Collected data entries
=== Section Start ===

$ cat src/rtl/rr_arb16_sched.sv
// rr_arb16_sched: round-robin scheduler driving a shared 4-to-16 active-low decoder.
// Grants are bounded by MAX_HOLD cycles and separated by one dead (en=0) cycle.
`default_nettype none

module rr_arb16_sched #(
    parameter int MAX_HOLD = 8
) (
    input  logic        clk,
    input  logic        rst,
    input  logic [15:0] req,
    input  logic        done,
    output logic        en,
    output logic [3:0]  w,
    output logic        busy,
    output logic        timeout
);

    localparam int HW = $clog2(MAX_HOLD + 1);

    typedef enum logic [1:0] {
        S_IDLE  = 2'd0,
        S_GRANT = 2'd1,
        S_GAP   = 2'd2
    } state_t;

    state_t          state_q, state_d;
    logic            en_q, en_d;
    logic            busy_q, busy_d;
    logic            timeout_q, timeout_d;
    logic [3:0]      w_q, w_d;
    logic [3:0]      ptr_q, ptr_d;
    logic [HW-1:0]   hold_q, hold_d;

    logic [31:0]     req_dbl;
    logic [15:0]     req_rot;
    logic [3:0]      win_off;
    logic            win_found;
    logic [3:0]      winner;
    logic [HW-1:0]   hold_inc;
    logic            at_limit;
    logic            req_held;

    // Rotate requests so the pointer position lands at bit 0; the lowest set
    // bit of the rotated vector is then the round-robin winner's offset.
    always_comb begin
        req_dbl   = {req, req} >> ptr_q;
        req_rot   = req_dbl[15:0];
        win_off   = 4'd0;
        win_found = 1'b0;
        for (int i = 15; i >= 0; i--) begin
            if (req_rot[i]) begin
                win_off   = 4'(i);
                win_found = 1'b1;
            end
        end
        winner = ptr_q + win_off;
    end

    // hold_q counts completed GRANT cycles, so hold_inc is the current cycle's count.
    assign hold_inc = hold_q + HW'(1);
    assign at_limit = (hold_inc == HW'(MAX_HOLD));
    assign req_held = req[w_q];

    always_comb begin
        state_d   = state_q;
        w_d       = w_q;
        ptr_d     = ptr_q;
        hold_d    = hold_q;
        timeout_d = 1'b0;
        case (state_q)
            S_IDLE, S_GAP: begin
                if (win_found) begin
                    w_d     = winner;
                    hold_d  = '0;
                    state_d = S_GRANT;
                end else begin
                    state_d = S_IDLE;
                end
            end
            S_GRANT: begin
                hold_d = hold_inc;
                if (done || !req_held || at_limit) begin
                    state_d   = S_GAP;
                    ptr_d     = w_q + 4'd1;
                    timeout_d = at_limit && !done && req_held;
                end
            end
            default: state_d = S_IDLE;
        endcase
        en_d   = (state_d == S_GRANT);
        busy_d = (state_d == S_GRANT);
    end

    always_ff @(posedge clk or posedge rst) begin
        if (rst) begin
            state_q   <= S_IDLE;
            en_q      <= 1'b0;
            busy_q    <= 1'b0;
            timeout_q <= 1'b0;
            w_q       <= 4'd0;
            ptr_q     <= 4'd0;
            hold_q    <= '0;
        end else begin
            state_q   <= state_d;
            en_q      <= en_d;
            busy_q    <= busy_d;
            timeout_q <= timeout_d;
            w_q       <= w_d;
            ptr_q     <= ptr_d;
            hold_q    <= hold_d;
        end
    end

    assign en      = en_q;
    assign w       = w_q;
    assign busy    = busy_q;
    assign timeout = timeout_q;

endmodule

`default_nettype wire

=== Section End ===

Task: The answer should be nothing more than the lines from the one with "timeout_d = at_limit" through the end of the entries, restated word for word.

Task solution:
                    timeout_d = at_limit && !done && req_held;
                end
            end
            default: state_d = S_IDLE;
        endcase
        en_d   = (state_d == S_GRANT);
        busy_d = (state_d == S_GRANT);
    end

    always_ff @(posedge clk or posedge rst) begin
        if (rst) begin
            state_q   <= S_IDLE;
            en_q      <= 1'b0;
            busy_q    <= 1'b0;
            timeout_q <= 1'b0;
            w_q       <= 4'd0;
            ptr_q     <= 4'd0;
            hold_q    <= '0;
        end else begin
            state_q   <= state_d;
            en_q      <= en_d;
            busy_q    <= busy_d;
            timeout_q <= timeout_d;
            w_q       <= w_d;
            ptr_q     <= ptr_d;
            hold_q    <= hold_d;
        end
    end

    assign en      = en_q;
    assign w       = w_q;
    assign busy    = busy_q;
    assign timeout = timeout_q;

endmodule

`default_nettype wire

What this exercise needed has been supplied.